Outmoded medical procedure, once widely used by general practitioners and midwives as a treatment for hysteria, and often other maladies as well.

The basic idea is to get a couple of fingers into the vagina, rub the cervix and/or top surface, twiddle around with the thumb, and continue until "hysterical paroxyism" or spasmodic contractions of the uterus, occur.

Get your mind out of the gutter, this is therapy!

Sorry. It actually is what it sounds like, a therapeutic handjob. As a matter of fact, the electric vibrator was intended as a labor-saving device for busy doctors, weary of palpating quim all day on Victorian widows and spinsters suffering from such symptoms as nervousness, weariness, paralysis, odd aches and pains, fluid retention, and "a tendency to cause trouble". Apparently, medical science, dominated by male attitudes and the notion that sex! = procreation just didn't realize until about a hundred or so years ago that even though orgasm is less dramatic in women, it's much the same thing. Since hysteria was by and large nonfatal but chronic, and treatment had to continue (at least) weekly for life, it was a major cash cow for many physicians. Surprisingly, despite this, and the undoubted gratitude of their patients, most doctors considered this task onerous and boring.

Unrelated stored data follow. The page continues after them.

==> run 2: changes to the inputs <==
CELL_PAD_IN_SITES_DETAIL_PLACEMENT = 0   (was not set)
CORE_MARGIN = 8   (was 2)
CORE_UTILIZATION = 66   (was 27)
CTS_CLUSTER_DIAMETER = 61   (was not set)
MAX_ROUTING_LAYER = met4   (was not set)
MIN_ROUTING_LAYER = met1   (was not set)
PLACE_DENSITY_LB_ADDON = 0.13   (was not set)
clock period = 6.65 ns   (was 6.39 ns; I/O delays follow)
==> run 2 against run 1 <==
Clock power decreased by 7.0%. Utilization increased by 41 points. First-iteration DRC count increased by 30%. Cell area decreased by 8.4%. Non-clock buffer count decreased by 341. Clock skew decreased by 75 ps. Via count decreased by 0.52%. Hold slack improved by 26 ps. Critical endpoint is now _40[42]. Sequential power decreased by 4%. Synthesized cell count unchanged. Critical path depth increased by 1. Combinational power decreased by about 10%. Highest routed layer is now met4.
==> trial 39 <==
==> flow/design.v <==
`timescale 1ns / 1ps
module pipelined(
    input  wire              clk,
    input  wire              rst,
    input  wire              in_valid,
    output wire              in_ready,
    input  wire signed [15:0] a,
    input  wire signed [15:0] b,
    input  wire signed [15:0] c,
    input  wire signed [15:0] d,
    input  wire signed [15:0] e,
    output reg               out_valid,
    input  wire              out_ready,
    output reg signed [31:0]  y
);
    wire s3_ready_in;
    wire s2_ready_in;
    wire s1_ready_in;
    assign s3_ready_in = (~out_valid) || (out_valid && out_ready);
    assign s2_ready_in = (~s2_valid)  || (s2_valid  && s3_ready_in);
    assign s1_ready_in = (~s1_valid)  || (s1_valid  && s2_ready_in);
    assign in_ready = s1_ready_in;
    wire in_send = in_valid && in_ready;
    reg signed [31:0] s1_p1;
    reg signed [31:0] s1_p2;
    reg signed [15:0] s1_e;
    reg               s1_valid;
    always @(posedge clk) begin
        if (rst) begin
            s1_valid <= 1'b0;
            s1_p1    <= 32'sd0;
            s1_p2    <= 32'sd0;
            s1_e     <= 16'sd0;
        end else if (s1_ready_in) begin
            s1_valid <= in_send;
            if (in_send) begin
                s1_p1 <= $signed(a) * $signed(b);
                s1_p2 <= $signed(c) * $signed(d);
                s1_e  <= e;
            end
        end
    end
    reg signed [31:0] s2_s;
    reg signed [15:0] s2_e;
    reg               s2_valid;
    always @(posedge clk) begin
        if (rst) begin
            s2_valid <= 1'b0;
            s2_s     <= 32'sd0;
            s2_e     <= 16'sd0;
        end else if (s2_ready_in) begin
            s2_valid <= s1_valid;
            if (s1_valid) begin
                s2_s <= s1_p1 + s1_p2;
                s2_e <= s1_e;
            end
        end
    end
    always @(posedge clk) begin
        if (rst) begin
            out_valid <= 1'b0;
            y         <= 32'sd0;
        end else if (s3_ready_in) begin
            out_valid <= s2_valid;
            if (s2_valid) begin
                y <= s2_s + $signed(s2_e);
            end
        end
    end
endmodule
Setup of job 8233:
// LSTM
module LSTM(clk, Of, En, Ci, Cip, In, Ui, Uf, Uk, Uo, Wi, Wk, Wf, Wo, Vo, Bi, Bo, Bf, Bk, PrevH, Cout, Hout);
For scale: ~32 flip-flops, ~150 I/O pins.
==> flow/config.mk <==
export PLATFORM = sky130hd
export DESIGN_NAME = LSTM
export DESIGN_NICKNAME = LSTM
export VERILOG_FILES = /design/flow/design.v
export SDC_FILE = /design/flow/constraint.sdc
export NUM_CORES = 4
export LEC_CHECK = 0
export ABC_AREA = 1
export CAP_MARGIN = 20
export CORE_MARGIN = 2
export CORE_UTILIZATION = 71
export CTS_CLUSTER_DIAMETER = 235
export CTS_CLUSTER_SIZE = 33
export MAX_ROUTING_LAYER = met4
export PLACE_DENSITY = 0.37
export SETUP_SLACK_MARGIN = 5.0
export SLEW_MARGIN = 20
export TNS_END_PERCENT = 5
==> flow/constraint.sdc <==
create_clock -name core_clock -period 25.5 [get_ports {clk}]
set_input_delay 5.1000 -clock core_clock [delete_from_list [all_inputs] [get_ports {clk}]]
set_output_delay 5.1000 -clock core_clock [all_outputs]
set_load 0.01 [all_outputs]
run.sh (not shown) runs the stock make flow with config.mk's settings and CLKGATE_MAP_FILE=.
Completing all stages was not enough for job 8233: its layout failed the final checks because of setup timing.
diff inputs: job 8233 => job 1071
==> flow/config.mk <==
export PLATFORM = sky130hd
export DESIGN_NAME = LSTM
export DESIGN_NICKNAME = LSTM
export VERILOG_FILES = /design/flow/design.v
export SDC_FILE = /design/flow/constraint.sdc
export NUM_CORES = 4
export LEC_CHECK = 0
export CAP_MARGIN = 20
export CORE_MARGIN = 2
export CORE_UTILIZATION = 65
export SLEW_MARGIN = 20
==> flow/constraint.sdc <==
create_clock -name core_clock -period 36.7 [get_ports {clk}]
set_input_delay 7.3400 -clock core_clock [delete_from_list [all_inputs] [get_ports {clk}]]
set_output_delay 7.3400 -clock core_clock [all_outputs]
set_load 0.01 [all_outputs]
--- outcome ---
- Final critical-path setup slack in job 1071 is 6760 ps above job 8233.
- In the metrics for job 8233 and job 1071, the one carrying the higher global-route usage is job 8233.
- Synthesized area in job 1071 vs job 8233: down about 8%
- When job 1071 is measured against job 8233, its count of clock-net buffers in the final layout turns out 1 lower.
- In job 1071 the implementation ran to completion but is not tape-out ready, as the final checks report setup timing.
- Relative to job 8233, number of buffers outside the clock class in the layout has gone down in job 1071.
- Endpoint required time on the critical path, job 8233 and job 1071: lower on job 8233
Changes in job 4667 relative to job 1071:
--- a/flow/config.mk
+++ b/flow/config.mk
@@ -8,4 +8,4 @@
 export CAP_MARGIN = 20
 export CORE_MARGIN = 2
-export CORE_UTILIZATION = 65
+export CORE_UTILIZATION = 36
 export SLEW_MARGIN = 20
==> flow/constraint.sdc <==
create_clock -name core_clock -period 44.2 [get_ports {clk}]
set_input_delay 8.8400 -clock core_clock [delete_from_list [all_inputs] [get_ports {clk}]]
set_output_delay 8.8400 -clock core_clock [all_outputs]
set_load 0.01 [all_outputs]
Findings:
Job 4667 reached the end of the flow, and the finished layout is clean on the timing, DRC and antenna checks. The final reports for job 4667 and job 1071 show layout overhead on the synthesized area lower in the former. Number of antenna violations at the first check in global routing: job 4667 vs job 1071 up 2. Wire length after detailed routing, job 4667 and job 1071, lower one = job 1071.
Edits applied to the flow inputs when going from job 4667 to job 9138:
--- a/flow/config.mk
+++ b/flow/config.mk
@@ -8,4 +8,4 @@
 export CAP_MARGIN = 20
 export CORE_MARGIN = 2
-export CORE_UTILIZATION = 36
+export CORE_UTILIZATION = 35
 export SLEW_MARGIN = 20
==> flow/constraint.sdc <==
create_clock -name core_clock -period 63.1 [get_ports {clk}]
set_input_delay 12.6200 -clock core_clock [delete_from_list [all_inputs] [get_ports {clk}]]
set_output_delay 12.6200 -clock core_clock [all_outputs]
set_load 0.01 [all_outputs]
--- outcome ---
- Summary of job 9138 over job 4667: area of all placed cells without fillers fell by about 3%, length of routed met3 wiring rose by 1.5%.
- Job 9138: die size higher than job 4667
- Final worst-path setup slack ended up 8240 ps higher on job 9138 than on job 4667.
- Compared with job 4667, in job 9138 area added between synthesis and finish lost 3.4 points, global routing met3 resource utilization went up 0.65 points, total stage count of the critical path increased 3.1%.
- [compare] base=job 4667 new=job 9138: via count lower, final wirelength lower.
Here is what was changed in the inputs of job 9904 compared with job 9138.
--- a/flow/config.mk
+++ b/flow/config.mk
@@ -8,4 +8,6 @@
 export CAP_MARGIN = 20
 export CORE_MARGIN = 2
-export CORE_UTILIZATION = 35
+export CORE_UTILIZATION = 68
+export GPL_ROUTABILITY_DRIVEN = 0
 export SLEW_MARGIN = 20
+export TNS_END_PERCENT = 80
==> flow/constraint.sdc <==
create_clock -name core_clock -period 45.0 [get_ports {clk}]
set_input_delay 9.0000 -clock core_clock [delete_from_list [all_inputs] [get_ports {clk}]]
set_output_delay 9.0000 -clock core_clock [all_outputs]
set_load 0.01 [all_outputs]
==> comparison <==
- Job 9904 against job 9138; post-detailed-route wirelength per cell is up by a few percent.
- Reported for job 9904 and job 9138, number of CTS-inserted buffers turned out identical to the last digit.
- There was hardly any difference in flop share of the area between job 9904 and job 9138.
- After detailed routing, job 9138 needs more wire than job 9904.
- Diff job 9904..job 9138 | post-synthesis share of cell area spent on full adders, half adders and majority gates | unchanged
- Looking at post-layout worst setup margin, job 9904 sits 8110 ps lower than job 9138 does.
- Non-clock buffer count (job 9904 / job 9138): 1.2
What job 8575 does differently from job 9904 at the input level:
--- a/flow/config.mk
+++ b/flow/config.mk
@@ -8,6 +8,8 @@
 export CAP_MARGIN = 20
 export CORE_MARGIN = 2
-export CORE_UTILIZATION = 68
+export CORE_UTILIZATION = 59
+export CTS_CLUSTER_SIZE = 100
 export GPL_ROUTABILITY_DRIVEN = 0
+export HOLD_SLACK_MARGIN = 0.28
 export SLEW_MARGIN = 20
-export TNS_END_PERCENT = 80
+export TNS_END_PERCENT = 5
[summary]
- Job 8575 against job 9904: total routing usage reported by global routing lost 4.7 points; via density per instance decreased by 3.7% relative to the old numbers; count of plain and timing-repair buffers in the layout lost 1.
- Hold slack was lower in the run labelled job 9904.
- On minimum clock period after layout: job 8575 sits below job 9904.
- XOR/XNOR share of the synthesized area: job 9904 vs job 8575 identical
## run R
==> flow/design.v (excerpt) <==
module sdram_logger (
    input         clk,           
    input         rst_n,         
    input  [23:0] timestamp,     
    input  [79:0] geig_data,     
    input  [79:0] mag_data,      
    input         next_byte,     
    input  [15:0] sdram_dq_in,   
    output [15:0] sdram_dq_out,  
    output        sdram_dq_oe,   
    output [12:0] sdram_a,
    output [1:0]  sdram_ba,
    output        sdram_clk_en,
    output        sdram_cke,
    output        sdram_cs,
    output        sdram_ras,
    output        sdram_cas,
    output        sdram_we,
    output        sdram_dqml,
    output        sdram_dqmu,
    output [7:0]  byte_out       
);
Settings: LEC_CHECK=0, ABC_AREA=0, CAP_MARGIN=20, CORE_ASPECT_RATIO=0.76, CORE_MARGIN=7, CORE_UTILIZATION=35, CTS_CLUSTER_DIAMETER=265, CTS_CLUSTER_SIZE=23, GPL_ROUTABILITY_DRIVEN=1, MAX_ROUTING_LAYER=met4, PLACE_DENSITY=0.47, SLEW_MARGIN=20; clock period 19.8 ns.
run.sh (not shown) runs the stock make flow with config.mk's settings and CLKGATE_MAP_FILE=.
Run R completed end to end with timing, DRC and antenna clean.
Modified inputs, run K compared to run R
- CORE_ASPECT_RATIO: 0.76 -> unset
- CORE_MARGIN: 7 -> 2
- MAX_ROUTING_LAYER: met4 -> unset
- GPL_ROUTABILITY_DRIVEN: 1 -> unset
- CTS_CLUSTER_DIAMETER: 265 -> 388
- CORE_UTILIZATION: 35 -> 66
- CTS_CLUSTER_SIZE: 23 -> unset
- PLACE_DENSITY: 0.47 -> 0.35
- ABC_AREA: 0 -> unset
- the clock period (ns, I/O delays scaled along): 19.8 -> 7.29
[summary]
Summary of run K over run R: data-path buffer share of cell area in the final layout shows an increase of 1.7 points; clock skew went down by 0.0080 ns; transition time at the pin with the least slew margin now sits lower; part of the total power dissipated in the clock network went up by 10 points.
STATUS run=run K STAGES=ALL_DONE FINAL_CHECKS=FAILED CAUSE=negative setup slack


Starting RTL as in the previous note.
make LEC_CHECK=0 CAP_MARGIN=15 CORE_MARGIN=2 CORE_UTILIZATION=72 CTS_CLUSTER_DIAMETER=27 CTS_CLUSTER_SIZE=35 HOLD_SLACK_MARGIN=-0.09 SETUP_SLACK_MARGIN=0.38 SLEW_MARGIN=20 TNS_END_PERCENT=5 finish   # period 7.29 ns
The starting point ran to the end with violations: setup timing.
Rerun with:
CAP_MARGIN = 20   (was 15)
CORE_UTILIZATION = 40   (was 72)
CTS_CLUSTER_DIAMETER = default   (was 27)
CTS_CLUSTER_SIZE = default   (was 35)
HOLD_SLACK_MARGIN = default   (was -0.09)
SETUP_SLACK_MARGIN = default   (was 0.38)
TNS_END_PERCENT = default   (was 5)
clock period = 14.3 ns   (was 7.29 ns; I/O delays follow)
The changed run ran to the end with no violations.
Area after synthesis stays the same.
Sequential share of layout area climbs by 3.1 points.
Total power drops by 62%.
Sequential cell count stays the same.
Via count drops by 22%.
Critical path depth does not change.
Worst hold slack is worse by 0.034 ns.
Cell count climbs by 6.1%.
Rerun with:
CORE_UTILIZATION = 55   (was 40)
clock period = 13.1 ns   (was 14.3 ns; I/O delays follow)
- sequential power grows by 9.3%
- cell count is lower by 6.9%
- register-to-register slack loses 0.22 ns
- global-route usage grows by 8.1 points
- via count rises by 2.8%
Rerun with:
CAP_MARGIN = 15   (was 20)
CORE_UTILIZATION = 70   (was 55)
CTS_CLUSTER_SIZE = 33   (was default)
clock period = 7.25 ns   (was 13.1 ns; I/O delays follow)
- The new run completed and failed the layout checks on setup timing
- utilization is higher by 19 points
- sequential power is higher by 81%
- wire length is higher by 5.5%
- cell area is higher by 1.7%
- critical path depth is higher by 3
Rerun with:
CAP_MARGIN = 20   (was 15)
CORE_UTILIZATION = 40   (was 70)
CTS_CLUSTER_SIZE = default   (was 33)
clock period = 14.0 ns   (was 7.25 ns; I/O delays follow)
Outcome:
- The new run completed without violations
- total power went down by 48%
- hold slack loses 0.025 ns
- via count drops by 9.0%
- die size grows by 73%


sdram_logger again, from the RTL that the note above started with.
==> flow/config.mk <==
export PLATFORM = sky130hd
export DESIGN_NAME = sdram_logger
export DESIGN_NICKNAME = sdram_logger
export VERILOG_FILES = /design/flow/design.v
export SDC_FILE = /design/flow/constraint.sdc
export NUM_CORES = 4
export LEC_CHECK = 0
export ABC_AREA = 0
export CAP_MARGIN = 20
export CELL_PAD_IN_SITES_DETAIL_PLACEMENT = 1
export CELL_PAD_IN_SITES_GLOBAL_PLACEMENT = 0
export CORE_ASPECT_RATIO = 0.92
export CORE_MARGIN = 2
export CORE_UTILIZATION = 40
export CTS_CLUSTER_SIZE = 87
export GPL_ROUTABILITY_DRIVEN = 0
export MAX_ROUTING_LAYER = met5
export MIN_ROUTING_LAYER = met2
export PLACE_DENSITY = 0.47
export SETUP_SLACK_MARGIN = 1.56
export SLEW_MARGIN = 20
export TNS_END_PERCENT = 40
==> flow/constraint.sdc <==
create_clock -name core_clock -period 7.76 [get_ports {clk}]
set_input_delay 1.5520 -clock core_clock [delete_from_list [all_inputs] [get_ports {clk}]]
set_output_delay 1.5520 -clock core_clock [all_outputs]
set_load 0.01 [all_outputs]
The starting point ran to the end with violations: negative setup slack.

What's really shocking, however, is how widespread this 'therapy' was and for how long it was practiced. Hippocrates himself is said to have written on the "wandering womb", which, hungry, slowly strangled the woman once it reached her chest, who is said to have gotten the idea from some older Egyptian papyri which diagnosed and treated the malady in much the same way. (Apparently, this didn't seem to be covered as 'seduction' under the Hippocratic Oath.) Medieval textbooks even prescribed it to nuns, and recommended the use of scented and/or spicy oils to hasten the procedure (yum!), but relegated the process to midwives since the precise technique proved 'hard to master for men'; it was recommended to Marie Antoinette as a cure for her (early) infertility. In the 18th-19th centuries, spas such as Bath promoted 'pelvic hydrotherapy' (similar to techniques promoted in the 1970s book "The Sensuous Woman") as a treatment, even Kellogg's Sanitarium, which strongly promoted celibacy as an ideal, used this treatment extensively on female patients.

However, by the 1920s, the jig was up: vibrators were considered quack devices (though available through ads in sleazy magazines and health food stores), and the women of America had to wait until the 60s to get ... a few good vibrations.